El médico, guerrillero, ministro y jefe revolucionario argentino-cubano, fue un hombre de hechos en distintas circunstancias, un elaborador de ideas y un promotor de valores, todo más allá de su momento histórico concreto y circunstancias de procesos políticos y rebeldes que vivió y protagonizó.

Su coherencia en la vida, su austeridad y altruismo, su modestia, su actitud esquiva al formalismo y la comodidad, su renuncia a aspiraciones personales, su esfuerzo y dedicación en el estudio y el trabajo, su franqueza y transparencia, su irreverencia ante la burocracia y las elites de cualquier tipo, su crítica al sectarismo y su apelación al uso siempre de la inteligencia, su sentido de trabajo colectivo y no fáctico, la defensa y exigencia de valores humanos, son atributos constatables y persistentes en el quehacer de Ernesto Guevara. Y, por cierto, vigentes.

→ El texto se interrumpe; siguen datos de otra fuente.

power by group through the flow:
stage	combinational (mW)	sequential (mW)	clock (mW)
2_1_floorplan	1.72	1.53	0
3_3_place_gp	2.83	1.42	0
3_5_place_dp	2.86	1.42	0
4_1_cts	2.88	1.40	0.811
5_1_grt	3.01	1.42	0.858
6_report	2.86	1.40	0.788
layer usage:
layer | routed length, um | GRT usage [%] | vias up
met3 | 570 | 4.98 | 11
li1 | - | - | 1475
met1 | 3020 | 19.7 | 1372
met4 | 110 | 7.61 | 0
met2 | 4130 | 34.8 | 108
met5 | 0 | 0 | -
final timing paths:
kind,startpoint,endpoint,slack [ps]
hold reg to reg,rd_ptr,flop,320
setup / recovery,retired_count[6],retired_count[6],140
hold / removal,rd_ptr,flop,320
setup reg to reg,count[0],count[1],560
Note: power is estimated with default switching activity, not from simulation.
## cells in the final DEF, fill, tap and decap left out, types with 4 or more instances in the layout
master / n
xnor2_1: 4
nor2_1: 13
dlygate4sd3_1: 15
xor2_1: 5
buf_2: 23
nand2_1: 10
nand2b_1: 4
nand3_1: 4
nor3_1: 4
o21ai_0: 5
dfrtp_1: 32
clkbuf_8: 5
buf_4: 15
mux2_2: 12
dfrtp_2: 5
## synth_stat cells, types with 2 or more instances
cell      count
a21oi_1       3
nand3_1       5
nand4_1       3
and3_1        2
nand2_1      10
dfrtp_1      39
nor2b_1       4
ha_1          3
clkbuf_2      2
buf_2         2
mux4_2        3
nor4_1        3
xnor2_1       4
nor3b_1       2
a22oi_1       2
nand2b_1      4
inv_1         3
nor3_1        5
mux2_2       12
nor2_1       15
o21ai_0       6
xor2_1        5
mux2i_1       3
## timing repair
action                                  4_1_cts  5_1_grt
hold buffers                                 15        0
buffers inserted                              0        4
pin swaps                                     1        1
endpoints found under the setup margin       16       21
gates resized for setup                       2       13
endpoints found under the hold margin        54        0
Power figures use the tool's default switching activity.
--- src/rtl/l2cache_control.sv ---
// Control FSM for the two-way, 16-set L2 cache: tag check, writeback and refill
// sequencing, plus saturating hit/miss/writeback statistics counters.
module l2cache_control #(
    parameter int CNT_WIDTH = 32
) (
    input  logic                 clk,
    input  logic                 rst,
    input  logic                 mem_read,
    input  logic                 mem_write,
    output logic                 mem_resp,
    input  logic                 hit,
    input  logic                 dirty,
    input  logic                 pmem_resp,
    output logic                 pmem_read,
    output logic                 pmem_write,
    output logic                 pmem_addr_sel,
    output logic                 load_lru,
    output logic                 load_tag,
    output logic                 load_data,
    output logic                 load_valid,
    output logic                 data_in_sel,
    output logic                 set_dirty,
    output logic                 clr_dirty,
    input  logic                 stat_clr,
    output logic [CNT_WIDTH-1:0] hit_count,
    output logic [CNT_WIDTH-1:0] miss_count,
    output logic [CNT_WIDTH-1:0] wb_count
);

    typedef enum logic [1:0] {
        ST_IDLE      = 2'd0,
        ST_CHECK     = 2'd1,
        ST_WRITEBACK = 2'd2,
        ST_FETCH     = 2'd3
    } state_t;

    state_t                 state_r;
    state_t                 next_state_s;
    logic                   refill_r;
    logic                   hit_inc_s;
    logic                   miss_inc_s;
    logic                   wb_inc_s;
    logic [CNT_WIDTH-1:0]   hit_count_r;
    logic [CNT_WIDTH-1:0]   miss_count_r;
    logic [CNT_WIDTH-1:0]   wb_count_r;

    function automatic logic [CNT_WIDTH-1:0] sat_inc(input logic [CNT_WIDTH-1:0] value);
        logic [CNT_WIDTH-1:0] one;
        one = {{(CNT_WIDTH-1){1'b0}}, 1'b1};
        if (&value) begin
            return value;
        end else begin
            return value + one;
        end
    endfunction

    // State register and refill flag; the flag marks the re-check that follows a fill.
    always_ff @(posedge clk) begin
        if (rst) begin
            state_r  <= ST_IDLE;
            refill_r <= 1'b0;
        end else begin
            state_r <= next_state_s;
            if ((state_r == ST_FETCH) && pmem_resp) begin
                refill_r <= 1'b1;
            end else if (state_r == ST_CHECK) begin
                refill_r <= 1'b0;
            end else begin
                refill_r <= refill_r;
            end
        end
    end

    // Next-state decode.
    always_comb begin
        next_state_s = state_r;
        case (state_r)
            ST_IDLE: begin
                if (mem_read || mem_write) begin
                    next_state_s = ST_CHECK;
                end else begin
                    next_state_s = ST_IDLE;
                end
            end
            ST_CHECK: begin
                if (hit) begin
                    next_state_s = ST_IDLE;
                end else if (dirty) begin
                    next_state_s = ST_WRITEBACK;
                end else begin
                    next_state_s = ST_FETCH;
                end
            end
            ST_WRITEBACK: begin
                if (pmem_resp) begin
                    next_state_s = ST_FETCH;
                end else begin
                    next_state_s = ST_WRITEBACK;
                end
            end
            ST_FETCH: begin
                if (pmem_resp) begin
                    next_state_s = ST_CHECK;
                end else begin
                    next_state_s = ST_FETCH;
                end
            end
            default: next_state_s = ST_IDLE;
        endcase
    end

    // Datapath strobes and counter increment requests; a write wins over a read.
    always_comb begin
        mem_resp      = 1'b0;
        pmem_read     = 1'b0;
        pmem_write    = 1'b0;
        pmem_addr_sel = 1'b0;
        load_lru      = 1'b0;
        load_tag      = 1'b0;
        load_data     = 1'b0;
        load_valid    = 1'b0;
        data_in_sel   = 1'b0;
        set_dirty     = 1'b0;
        clr_dirty     = 1'b0;
        hit_inc_s     = 1'b0;
        miss_inc_s    = 1'b0;
        wb_inc_s      = 1'b0;
        case (state_r)
            ST_IDLE: begin
                mem_resp = 1'b0;
            end
            ST_CHECK: begin
                mem_resp    = hit;
                load_lru    = hit;
                load_data   = hit & mem_write;
                data_in_sel = hit & mem_write;
                set_dirty   = hit & mem_write;
                hit_inc_s   = hit & ~refill_r;
                miss_inc_s  = ~hit & ~refill_r;
            end
            ST_WRITEBACK: begin
                pmem_write    = 1'b1;
                pmem_addr_sel = 1'b1;
                wb_inc_s      = pmem_resp;
            end
            ST_FETCH: begin
                pmem_read  = 1'b1;
                load_data  = pmem_resp;
                load_tag   = pmem_resp;
                load_valid = pmem_resp;
                clr_dirty  = pmem_resp;
            end
            default: begin
                mem_resp = 1'b0;
            end
        endcase
    end

    // Saturating statistics counters; a clear beats a same-cycle increment.
    always_ff @(posedge clk) begin
        if (rst || stat_clr) begin
            hit_count_r  <= {CNT_WIDTH{1'b0}};
            miss_count_r <= {CNT_WIDTH{1'b0}};
            wb_count_r   <= {CNT_WIDTH{1'b0}};
        end else begin
            hit_count_r  <= hit_inc_s  ? sat_inc(hit_count_r)  : hit_count_r;
            miss_count_r <= miss_inc_s ? sat_inc(miss_count_r) : miss_count_r;
            wb_count_r   <= wb_inc_s   ? sat_inc(wb_count_r)   : wb_count_r;
        end
    end

    assign hit_count  = hit_count_r;
    assign miss_count = miss_count_r;
    assign wb_count   = wb_count_r;

endmodule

Ojalá muchas de esas características estuvieran presentes hoy en quienes forman o dicen formar filas en las fuerzas de izquierda, transformadoras y progresistas, como un aliciente para librar las enormes y complejas batallas por una vida digna y mejor para mujeres y hombres de esta tierra. Sobre todo, que la actitud y el pensamiento del Che estuvieran realmente asimilados en quienes pretenden asumir tareas de conducción y representación del pueblo.

La acción, pensamiento y valores de este insigne revolucionario, hombre ya radicado en la historia de la Humanidad, comenzó en su juvenil viaje por Latinoamérica ayudando a los enfermos; en su solidaridad con los pueblos que conoció; en los combates en la Sierra Maestra y sus labores como médico de guerrilleros; en sus difíciles responsabilidades en el Estado cubano; en sus misiones internacionalistas en Congo y Bolivia; en su cariño por su familia y sus compañeros; en sus valiosos libros, discursos y ensayos.

Todo lo que hizo y escribió el Che, todo lo que significa como ejemplo, los incautos, derechistas, ideólogos conservadores, inconsecuentes y tergiversadores, los que abandonaron cualquier lucha por la comodidad personal, los negligentes, lo quieren presentar como un simple tema de idealismo, de mito, de magia, de invento, de sentimentalismo. Guevara no es un asunto retórico, es un símbolo de acción y de teoría que mantiene una vigencia capaz de motivar, enseñar, conmover, incentivar, empujar. Sobre todo a cualquier ser humano capaz de estremecerse ante una injusticia.

En tiempos que, objetivamente, se quiere imponer el individualismo, el narcisismo, el lucro, el egoísmo, la corrupción, el personalismo, el pesimismo, la desesperanza, la ignorancia, la apatía, la despolitización, la figura de Guevara se crece. También en la exigencia de estos tiempos de solidaridad entre los pueblos y la defensa de los procesos transformadores y revolucionarios en América Latina y otras partes del mundo.

Nada de lo que seguramente se dirá en estas semanas respecto al Che -cuya muerte en combate se conmemora este mes de octubre de 2017- fue algo que él buscara. Simplemente asumió la idea de José de Martí de que “la mejor forma de decir, es hacer”. Actuó en consecuencia sin esperar jamás un tributo, un homenaje, alguna prebenda o posición.

De lo mucho que se sabe de la vida de Ernesto Guevara, queda claro que actuó con estoicismo, pero también con mucha alegría. Fue un hombre exigente y también generoso.

Fidel dijo que se podía aspirar a que los militantes, las futuras generaciones de luchadores, los jóvenes, los niños, los hombres y mujeres, fueran como el Che. La historia demostró y demuestra que hay muchas y muchos como el comandante Guevara, y eso permite que la historia siga su curso. Parafraseando al Che, una historia que la escriban los pobres de América y el mundo, donde entran las masas anónimas, y donde la Humanidad eche a andar. Una historia donde los héroes del pueblo no sean meras estatuas, sino factores vivos y presentes en cada momento de los pueblos.